-- DATASET EXCERPTS --

□ □ □ □ □ □ □

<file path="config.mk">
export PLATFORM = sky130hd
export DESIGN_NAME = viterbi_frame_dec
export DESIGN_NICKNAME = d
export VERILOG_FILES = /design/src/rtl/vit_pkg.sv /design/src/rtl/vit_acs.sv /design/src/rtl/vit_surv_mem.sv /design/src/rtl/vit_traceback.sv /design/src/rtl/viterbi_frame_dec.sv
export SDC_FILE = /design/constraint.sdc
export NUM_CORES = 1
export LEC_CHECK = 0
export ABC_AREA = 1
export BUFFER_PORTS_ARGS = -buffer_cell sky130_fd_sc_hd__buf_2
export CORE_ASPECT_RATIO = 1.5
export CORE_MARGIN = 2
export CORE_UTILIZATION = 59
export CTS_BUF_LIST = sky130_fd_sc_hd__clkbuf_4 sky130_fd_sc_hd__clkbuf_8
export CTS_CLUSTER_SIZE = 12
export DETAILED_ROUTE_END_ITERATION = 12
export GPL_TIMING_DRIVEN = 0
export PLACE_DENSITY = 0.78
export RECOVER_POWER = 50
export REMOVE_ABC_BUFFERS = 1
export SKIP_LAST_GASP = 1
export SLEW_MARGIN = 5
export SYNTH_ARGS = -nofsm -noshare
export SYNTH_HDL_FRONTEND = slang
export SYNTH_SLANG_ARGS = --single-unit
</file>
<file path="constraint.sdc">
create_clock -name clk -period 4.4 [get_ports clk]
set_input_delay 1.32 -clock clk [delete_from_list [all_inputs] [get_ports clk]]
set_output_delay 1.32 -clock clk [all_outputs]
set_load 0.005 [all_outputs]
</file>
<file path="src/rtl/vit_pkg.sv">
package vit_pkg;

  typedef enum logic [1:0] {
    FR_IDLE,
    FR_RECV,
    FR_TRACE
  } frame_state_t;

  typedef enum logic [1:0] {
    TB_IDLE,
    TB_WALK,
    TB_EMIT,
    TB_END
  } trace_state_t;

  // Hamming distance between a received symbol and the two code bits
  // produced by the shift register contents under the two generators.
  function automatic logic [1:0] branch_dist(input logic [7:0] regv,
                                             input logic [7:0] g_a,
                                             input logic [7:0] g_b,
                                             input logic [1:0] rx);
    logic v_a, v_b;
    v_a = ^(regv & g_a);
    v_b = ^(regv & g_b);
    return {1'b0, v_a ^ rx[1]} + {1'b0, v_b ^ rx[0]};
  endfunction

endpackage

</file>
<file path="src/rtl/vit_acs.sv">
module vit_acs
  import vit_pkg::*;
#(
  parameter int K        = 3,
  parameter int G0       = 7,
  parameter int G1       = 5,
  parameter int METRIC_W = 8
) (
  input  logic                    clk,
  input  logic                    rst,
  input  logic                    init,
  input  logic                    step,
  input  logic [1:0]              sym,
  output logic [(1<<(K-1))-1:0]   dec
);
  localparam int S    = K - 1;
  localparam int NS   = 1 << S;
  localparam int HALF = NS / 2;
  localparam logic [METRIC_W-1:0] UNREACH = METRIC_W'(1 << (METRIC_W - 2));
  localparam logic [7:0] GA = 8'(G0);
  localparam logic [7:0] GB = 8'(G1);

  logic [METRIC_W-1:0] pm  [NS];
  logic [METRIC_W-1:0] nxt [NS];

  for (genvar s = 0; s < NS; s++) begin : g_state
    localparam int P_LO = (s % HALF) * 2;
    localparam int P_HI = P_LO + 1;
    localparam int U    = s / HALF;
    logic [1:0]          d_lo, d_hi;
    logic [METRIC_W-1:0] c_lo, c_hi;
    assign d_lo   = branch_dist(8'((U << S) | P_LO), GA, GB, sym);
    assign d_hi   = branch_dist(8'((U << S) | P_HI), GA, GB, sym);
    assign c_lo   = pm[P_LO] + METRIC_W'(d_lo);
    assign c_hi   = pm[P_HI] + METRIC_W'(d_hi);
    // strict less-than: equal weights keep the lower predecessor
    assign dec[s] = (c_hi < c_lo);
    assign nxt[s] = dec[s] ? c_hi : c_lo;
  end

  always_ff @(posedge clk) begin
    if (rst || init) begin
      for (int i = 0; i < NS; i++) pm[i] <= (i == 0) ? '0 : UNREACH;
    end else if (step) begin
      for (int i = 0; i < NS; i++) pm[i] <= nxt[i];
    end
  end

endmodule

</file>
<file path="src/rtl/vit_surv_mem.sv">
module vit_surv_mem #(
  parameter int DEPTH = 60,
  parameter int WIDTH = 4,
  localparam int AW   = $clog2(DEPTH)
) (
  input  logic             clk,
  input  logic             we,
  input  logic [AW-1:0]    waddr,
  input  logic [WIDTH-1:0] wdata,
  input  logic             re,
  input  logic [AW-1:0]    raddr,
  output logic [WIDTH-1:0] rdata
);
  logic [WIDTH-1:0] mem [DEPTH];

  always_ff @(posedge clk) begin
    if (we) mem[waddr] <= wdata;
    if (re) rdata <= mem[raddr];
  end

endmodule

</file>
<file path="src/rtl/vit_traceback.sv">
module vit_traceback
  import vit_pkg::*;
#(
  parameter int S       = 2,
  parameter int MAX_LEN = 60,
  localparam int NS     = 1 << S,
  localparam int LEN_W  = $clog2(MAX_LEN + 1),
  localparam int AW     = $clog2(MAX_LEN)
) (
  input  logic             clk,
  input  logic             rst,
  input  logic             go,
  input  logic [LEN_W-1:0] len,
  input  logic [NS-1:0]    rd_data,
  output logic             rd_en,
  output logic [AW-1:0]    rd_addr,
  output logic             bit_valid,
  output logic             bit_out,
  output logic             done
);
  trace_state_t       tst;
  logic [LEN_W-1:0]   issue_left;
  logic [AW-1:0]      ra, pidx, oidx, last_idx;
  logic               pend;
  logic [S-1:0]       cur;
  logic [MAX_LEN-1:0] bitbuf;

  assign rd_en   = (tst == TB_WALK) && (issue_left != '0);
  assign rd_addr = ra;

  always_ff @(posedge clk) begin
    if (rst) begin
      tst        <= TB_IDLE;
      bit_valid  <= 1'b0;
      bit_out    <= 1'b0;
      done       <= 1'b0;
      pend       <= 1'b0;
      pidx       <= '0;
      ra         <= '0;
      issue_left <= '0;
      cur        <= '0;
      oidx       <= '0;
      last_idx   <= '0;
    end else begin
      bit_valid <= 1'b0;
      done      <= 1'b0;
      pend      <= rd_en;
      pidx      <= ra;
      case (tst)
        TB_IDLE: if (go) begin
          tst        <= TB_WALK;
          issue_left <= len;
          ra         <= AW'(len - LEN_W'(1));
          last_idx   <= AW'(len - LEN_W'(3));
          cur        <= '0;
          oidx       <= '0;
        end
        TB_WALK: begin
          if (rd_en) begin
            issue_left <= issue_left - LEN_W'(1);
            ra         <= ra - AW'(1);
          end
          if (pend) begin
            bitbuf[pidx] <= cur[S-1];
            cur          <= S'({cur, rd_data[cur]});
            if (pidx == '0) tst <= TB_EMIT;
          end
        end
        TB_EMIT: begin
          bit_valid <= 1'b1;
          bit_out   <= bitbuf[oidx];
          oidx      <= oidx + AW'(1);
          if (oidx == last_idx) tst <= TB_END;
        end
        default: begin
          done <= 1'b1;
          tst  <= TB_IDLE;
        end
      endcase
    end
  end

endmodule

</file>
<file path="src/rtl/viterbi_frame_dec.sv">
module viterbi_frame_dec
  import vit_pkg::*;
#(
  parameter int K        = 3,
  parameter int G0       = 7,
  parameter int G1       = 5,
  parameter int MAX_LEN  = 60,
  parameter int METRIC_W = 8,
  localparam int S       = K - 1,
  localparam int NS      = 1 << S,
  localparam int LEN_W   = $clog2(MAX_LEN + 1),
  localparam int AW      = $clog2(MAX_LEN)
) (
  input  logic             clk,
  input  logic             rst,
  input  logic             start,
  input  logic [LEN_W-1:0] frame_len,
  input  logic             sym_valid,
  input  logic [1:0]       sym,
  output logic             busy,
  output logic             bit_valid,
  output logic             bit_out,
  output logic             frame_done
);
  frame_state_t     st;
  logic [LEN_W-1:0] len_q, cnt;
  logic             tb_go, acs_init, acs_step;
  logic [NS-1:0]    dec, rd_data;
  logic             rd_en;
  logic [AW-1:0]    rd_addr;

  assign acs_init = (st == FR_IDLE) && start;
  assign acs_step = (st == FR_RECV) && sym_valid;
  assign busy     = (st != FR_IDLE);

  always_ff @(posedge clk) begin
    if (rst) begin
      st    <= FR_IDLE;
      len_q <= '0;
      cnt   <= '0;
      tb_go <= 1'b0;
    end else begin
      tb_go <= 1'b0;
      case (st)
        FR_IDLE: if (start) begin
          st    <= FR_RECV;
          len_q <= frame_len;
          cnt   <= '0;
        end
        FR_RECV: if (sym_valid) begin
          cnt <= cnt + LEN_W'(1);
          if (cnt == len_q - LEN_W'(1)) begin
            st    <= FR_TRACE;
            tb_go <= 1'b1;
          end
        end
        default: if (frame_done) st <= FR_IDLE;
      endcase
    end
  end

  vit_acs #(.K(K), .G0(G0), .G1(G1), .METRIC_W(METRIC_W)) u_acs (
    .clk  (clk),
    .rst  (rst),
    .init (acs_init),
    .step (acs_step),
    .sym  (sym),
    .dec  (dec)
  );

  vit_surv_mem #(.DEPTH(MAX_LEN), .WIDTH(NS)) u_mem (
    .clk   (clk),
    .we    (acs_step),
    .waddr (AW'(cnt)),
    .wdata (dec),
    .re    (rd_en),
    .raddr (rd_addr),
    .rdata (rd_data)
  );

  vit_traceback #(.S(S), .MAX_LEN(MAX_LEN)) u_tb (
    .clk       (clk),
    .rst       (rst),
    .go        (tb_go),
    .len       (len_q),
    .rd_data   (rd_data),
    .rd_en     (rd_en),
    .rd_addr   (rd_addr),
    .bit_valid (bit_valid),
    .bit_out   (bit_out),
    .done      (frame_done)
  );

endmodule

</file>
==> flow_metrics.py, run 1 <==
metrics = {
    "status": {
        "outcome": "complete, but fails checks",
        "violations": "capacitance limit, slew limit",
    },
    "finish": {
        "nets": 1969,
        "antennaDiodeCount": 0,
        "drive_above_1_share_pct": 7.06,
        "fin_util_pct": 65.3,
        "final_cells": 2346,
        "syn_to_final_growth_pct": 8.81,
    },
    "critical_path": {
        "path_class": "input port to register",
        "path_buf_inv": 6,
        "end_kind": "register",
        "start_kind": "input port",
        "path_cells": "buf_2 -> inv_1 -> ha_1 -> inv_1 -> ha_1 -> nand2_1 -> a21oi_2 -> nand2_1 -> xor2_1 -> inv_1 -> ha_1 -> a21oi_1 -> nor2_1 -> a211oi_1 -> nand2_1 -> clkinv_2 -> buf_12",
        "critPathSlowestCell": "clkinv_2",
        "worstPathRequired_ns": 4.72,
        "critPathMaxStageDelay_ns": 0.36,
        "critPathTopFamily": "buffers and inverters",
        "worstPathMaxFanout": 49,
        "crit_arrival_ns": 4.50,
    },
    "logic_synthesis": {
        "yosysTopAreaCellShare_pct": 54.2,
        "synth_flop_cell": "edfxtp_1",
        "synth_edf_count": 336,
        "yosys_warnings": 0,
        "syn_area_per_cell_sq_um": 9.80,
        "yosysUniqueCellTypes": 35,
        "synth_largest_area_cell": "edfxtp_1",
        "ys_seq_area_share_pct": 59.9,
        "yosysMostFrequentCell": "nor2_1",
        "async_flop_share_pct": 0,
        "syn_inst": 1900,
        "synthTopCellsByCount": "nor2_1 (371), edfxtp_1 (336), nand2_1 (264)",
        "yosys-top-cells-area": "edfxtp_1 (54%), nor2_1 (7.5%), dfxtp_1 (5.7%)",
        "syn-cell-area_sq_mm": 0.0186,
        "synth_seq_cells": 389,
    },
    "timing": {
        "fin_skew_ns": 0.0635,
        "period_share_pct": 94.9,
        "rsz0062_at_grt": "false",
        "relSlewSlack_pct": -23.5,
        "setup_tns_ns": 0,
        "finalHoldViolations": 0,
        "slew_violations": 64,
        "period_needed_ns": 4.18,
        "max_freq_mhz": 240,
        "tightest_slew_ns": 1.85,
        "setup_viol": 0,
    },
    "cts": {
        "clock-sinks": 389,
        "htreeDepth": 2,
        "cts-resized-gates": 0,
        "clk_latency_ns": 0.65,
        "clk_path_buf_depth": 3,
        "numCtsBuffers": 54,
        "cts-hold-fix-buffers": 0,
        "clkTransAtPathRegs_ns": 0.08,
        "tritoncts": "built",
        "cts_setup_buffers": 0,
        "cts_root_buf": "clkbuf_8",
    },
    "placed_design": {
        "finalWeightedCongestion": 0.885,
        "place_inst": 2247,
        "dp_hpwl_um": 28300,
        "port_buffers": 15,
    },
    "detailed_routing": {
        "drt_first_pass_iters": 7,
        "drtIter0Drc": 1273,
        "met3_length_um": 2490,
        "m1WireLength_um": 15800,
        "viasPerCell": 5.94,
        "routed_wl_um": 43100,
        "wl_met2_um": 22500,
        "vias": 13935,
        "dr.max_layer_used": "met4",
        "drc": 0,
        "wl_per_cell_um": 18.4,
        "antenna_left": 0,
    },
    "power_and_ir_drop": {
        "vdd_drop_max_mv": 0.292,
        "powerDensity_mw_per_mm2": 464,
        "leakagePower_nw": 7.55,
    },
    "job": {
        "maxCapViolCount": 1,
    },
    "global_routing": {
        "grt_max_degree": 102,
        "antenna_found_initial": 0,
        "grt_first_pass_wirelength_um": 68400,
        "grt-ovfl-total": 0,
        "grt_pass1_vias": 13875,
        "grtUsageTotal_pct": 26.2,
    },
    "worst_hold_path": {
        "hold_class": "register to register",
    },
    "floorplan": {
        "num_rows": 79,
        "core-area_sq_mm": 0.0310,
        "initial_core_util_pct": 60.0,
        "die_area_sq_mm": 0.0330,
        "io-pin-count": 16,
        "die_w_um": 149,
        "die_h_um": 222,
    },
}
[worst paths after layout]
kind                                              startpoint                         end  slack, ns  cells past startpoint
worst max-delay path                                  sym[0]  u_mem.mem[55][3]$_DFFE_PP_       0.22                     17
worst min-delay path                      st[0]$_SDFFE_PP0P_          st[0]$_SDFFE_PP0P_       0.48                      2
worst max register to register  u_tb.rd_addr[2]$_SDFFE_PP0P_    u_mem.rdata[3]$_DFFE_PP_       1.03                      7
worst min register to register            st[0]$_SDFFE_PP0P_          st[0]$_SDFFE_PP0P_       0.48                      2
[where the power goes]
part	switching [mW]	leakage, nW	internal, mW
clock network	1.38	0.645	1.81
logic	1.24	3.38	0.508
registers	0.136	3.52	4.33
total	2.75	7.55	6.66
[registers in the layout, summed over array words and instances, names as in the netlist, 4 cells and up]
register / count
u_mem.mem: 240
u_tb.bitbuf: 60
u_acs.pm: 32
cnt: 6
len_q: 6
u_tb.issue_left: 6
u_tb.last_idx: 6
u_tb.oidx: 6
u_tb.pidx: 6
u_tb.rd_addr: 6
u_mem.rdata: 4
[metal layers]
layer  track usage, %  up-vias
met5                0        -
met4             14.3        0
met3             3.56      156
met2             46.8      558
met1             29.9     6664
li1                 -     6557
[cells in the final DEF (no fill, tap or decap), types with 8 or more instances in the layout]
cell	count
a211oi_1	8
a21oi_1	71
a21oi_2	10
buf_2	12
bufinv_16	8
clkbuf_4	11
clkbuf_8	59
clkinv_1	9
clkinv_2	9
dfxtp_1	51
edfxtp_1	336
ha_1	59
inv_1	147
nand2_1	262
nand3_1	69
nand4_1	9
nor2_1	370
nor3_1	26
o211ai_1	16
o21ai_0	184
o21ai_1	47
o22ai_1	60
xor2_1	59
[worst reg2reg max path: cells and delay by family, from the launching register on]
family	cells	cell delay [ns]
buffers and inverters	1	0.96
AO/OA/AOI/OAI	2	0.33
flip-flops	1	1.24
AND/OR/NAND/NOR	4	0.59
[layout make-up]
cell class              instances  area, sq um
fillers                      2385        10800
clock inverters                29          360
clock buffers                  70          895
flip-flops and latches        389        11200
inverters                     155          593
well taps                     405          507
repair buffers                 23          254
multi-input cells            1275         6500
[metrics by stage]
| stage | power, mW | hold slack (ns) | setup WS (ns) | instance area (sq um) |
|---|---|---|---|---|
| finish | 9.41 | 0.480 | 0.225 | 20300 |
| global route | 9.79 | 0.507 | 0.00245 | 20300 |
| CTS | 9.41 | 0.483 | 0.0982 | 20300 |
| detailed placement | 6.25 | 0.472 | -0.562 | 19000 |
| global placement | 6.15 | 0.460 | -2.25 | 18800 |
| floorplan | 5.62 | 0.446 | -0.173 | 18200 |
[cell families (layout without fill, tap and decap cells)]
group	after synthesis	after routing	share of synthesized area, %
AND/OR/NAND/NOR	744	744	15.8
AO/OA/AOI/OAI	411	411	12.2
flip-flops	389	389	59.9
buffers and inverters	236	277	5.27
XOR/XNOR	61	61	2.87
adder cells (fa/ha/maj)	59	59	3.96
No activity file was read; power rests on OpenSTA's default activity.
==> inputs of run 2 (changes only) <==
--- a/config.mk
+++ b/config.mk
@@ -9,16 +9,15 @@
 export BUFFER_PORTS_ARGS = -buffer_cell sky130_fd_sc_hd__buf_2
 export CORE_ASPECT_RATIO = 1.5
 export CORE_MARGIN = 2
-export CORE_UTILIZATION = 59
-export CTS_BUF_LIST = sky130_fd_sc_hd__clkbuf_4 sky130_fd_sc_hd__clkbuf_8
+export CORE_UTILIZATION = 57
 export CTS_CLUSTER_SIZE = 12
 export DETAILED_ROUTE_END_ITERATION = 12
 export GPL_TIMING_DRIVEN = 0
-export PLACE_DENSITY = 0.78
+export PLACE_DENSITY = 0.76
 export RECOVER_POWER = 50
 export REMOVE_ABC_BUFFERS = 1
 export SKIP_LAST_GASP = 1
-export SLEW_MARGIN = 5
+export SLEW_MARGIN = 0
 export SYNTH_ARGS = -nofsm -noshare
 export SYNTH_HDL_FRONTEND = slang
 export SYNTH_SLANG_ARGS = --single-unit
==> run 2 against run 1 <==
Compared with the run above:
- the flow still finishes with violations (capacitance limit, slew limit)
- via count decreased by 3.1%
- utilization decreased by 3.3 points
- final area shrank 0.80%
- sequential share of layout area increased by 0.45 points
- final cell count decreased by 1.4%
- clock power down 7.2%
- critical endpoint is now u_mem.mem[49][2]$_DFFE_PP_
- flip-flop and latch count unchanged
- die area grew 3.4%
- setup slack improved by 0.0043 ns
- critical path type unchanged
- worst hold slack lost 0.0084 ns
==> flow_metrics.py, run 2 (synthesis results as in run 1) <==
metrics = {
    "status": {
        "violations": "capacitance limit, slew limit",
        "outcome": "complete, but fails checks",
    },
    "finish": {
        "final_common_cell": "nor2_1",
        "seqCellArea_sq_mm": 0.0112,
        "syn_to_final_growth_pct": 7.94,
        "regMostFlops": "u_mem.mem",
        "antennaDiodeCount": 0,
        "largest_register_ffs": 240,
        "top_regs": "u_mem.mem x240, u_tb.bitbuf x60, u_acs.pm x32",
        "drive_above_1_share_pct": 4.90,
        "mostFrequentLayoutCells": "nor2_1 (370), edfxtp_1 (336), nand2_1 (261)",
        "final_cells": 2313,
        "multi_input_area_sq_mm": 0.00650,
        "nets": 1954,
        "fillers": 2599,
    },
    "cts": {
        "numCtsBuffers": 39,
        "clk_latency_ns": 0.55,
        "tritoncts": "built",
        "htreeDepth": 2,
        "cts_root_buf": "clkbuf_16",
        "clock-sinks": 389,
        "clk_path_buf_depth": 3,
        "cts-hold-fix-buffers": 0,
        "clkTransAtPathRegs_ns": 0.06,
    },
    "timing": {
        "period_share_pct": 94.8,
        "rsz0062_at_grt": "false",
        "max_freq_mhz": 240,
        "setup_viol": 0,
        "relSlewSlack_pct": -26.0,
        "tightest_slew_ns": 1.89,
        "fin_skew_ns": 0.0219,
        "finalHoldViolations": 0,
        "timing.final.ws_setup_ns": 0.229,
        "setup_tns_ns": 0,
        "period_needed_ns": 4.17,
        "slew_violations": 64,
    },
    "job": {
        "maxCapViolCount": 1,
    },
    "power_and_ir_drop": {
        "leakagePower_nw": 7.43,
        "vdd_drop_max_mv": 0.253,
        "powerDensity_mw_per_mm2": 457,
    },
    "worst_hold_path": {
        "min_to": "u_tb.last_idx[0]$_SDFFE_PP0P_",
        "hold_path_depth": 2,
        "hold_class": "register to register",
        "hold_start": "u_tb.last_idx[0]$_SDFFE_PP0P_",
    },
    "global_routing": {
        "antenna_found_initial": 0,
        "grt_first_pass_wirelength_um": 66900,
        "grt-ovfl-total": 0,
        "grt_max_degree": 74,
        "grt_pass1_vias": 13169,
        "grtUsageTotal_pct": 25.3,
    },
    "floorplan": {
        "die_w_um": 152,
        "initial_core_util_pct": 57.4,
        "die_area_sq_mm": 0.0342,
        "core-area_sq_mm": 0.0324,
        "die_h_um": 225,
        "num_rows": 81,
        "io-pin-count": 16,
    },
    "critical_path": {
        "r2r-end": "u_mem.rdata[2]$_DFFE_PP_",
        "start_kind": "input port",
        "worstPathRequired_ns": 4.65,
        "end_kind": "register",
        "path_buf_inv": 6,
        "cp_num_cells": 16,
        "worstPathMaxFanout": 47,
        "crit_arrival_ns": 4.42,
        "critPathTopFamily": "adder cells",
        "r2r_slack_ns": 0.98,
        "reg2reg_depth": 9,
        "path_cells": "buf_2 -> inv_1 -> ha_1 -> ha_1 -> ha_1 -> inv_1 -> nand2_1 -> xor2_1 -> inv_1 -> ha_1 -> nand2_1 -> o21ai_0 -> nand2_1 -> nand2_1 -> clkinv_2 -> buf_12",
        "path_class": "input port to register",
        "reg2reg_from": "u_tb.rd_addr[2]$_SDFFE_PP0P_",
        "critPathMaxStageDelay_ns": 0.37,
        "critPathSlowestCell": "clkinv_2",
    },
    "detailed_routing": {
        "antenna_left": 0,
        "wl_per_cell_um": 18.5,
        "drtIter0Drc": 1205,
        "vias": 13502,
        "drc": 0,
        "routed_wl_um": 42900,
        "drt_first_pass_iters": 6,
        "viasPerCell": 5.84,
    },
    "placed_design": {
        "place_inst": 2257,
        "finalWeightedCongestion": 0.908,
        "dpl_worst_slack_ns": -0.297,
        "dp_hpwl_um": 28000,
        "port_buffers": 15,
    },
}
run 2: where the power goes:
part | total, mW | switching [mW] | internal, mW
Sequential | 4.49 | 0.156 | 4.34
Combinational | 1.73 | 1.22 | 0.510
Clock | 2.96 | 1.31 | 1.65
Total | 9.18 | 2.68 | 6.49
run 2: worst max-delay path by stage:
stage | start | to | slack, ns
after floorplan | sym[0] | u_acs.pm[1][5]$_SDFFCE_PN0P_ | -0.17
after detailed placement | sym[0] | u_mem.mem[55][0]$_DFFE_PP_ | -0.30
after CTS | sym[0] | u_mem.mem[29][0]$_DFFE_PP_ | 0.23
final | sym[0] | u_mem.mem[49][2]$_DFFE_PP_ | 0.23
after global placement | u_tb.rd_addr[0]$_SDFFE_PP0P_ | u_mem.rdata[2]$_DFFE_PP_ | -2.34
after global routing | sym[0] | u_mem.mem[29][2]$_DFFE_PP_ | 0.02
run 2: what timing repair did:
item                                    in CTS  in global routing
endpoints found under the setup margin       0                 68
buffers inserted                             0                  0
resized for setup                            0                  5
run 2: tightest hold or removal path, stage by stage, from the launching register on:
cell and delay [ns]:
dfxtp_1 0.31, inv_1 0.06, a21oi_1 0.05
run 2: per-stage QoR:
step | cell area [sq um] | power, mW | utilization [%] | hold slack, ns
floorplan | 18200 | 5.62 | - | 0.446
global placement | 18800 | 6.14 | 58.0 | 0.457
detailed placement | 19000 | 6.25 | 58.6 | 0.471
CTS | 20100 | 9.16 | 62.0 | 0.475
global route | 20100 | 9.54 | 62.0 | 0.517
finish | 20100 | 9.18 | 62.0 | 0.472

□ □ □ □ □ □ □

-- WHAT IS EXPECTED --
All lines that include the word "adder" must be copied from the material above.

-- EXERCISE SOLUTION --
adder cells (fa/ha/maj)	59	59	3.96
        "critPathTopFamily": "adder cells",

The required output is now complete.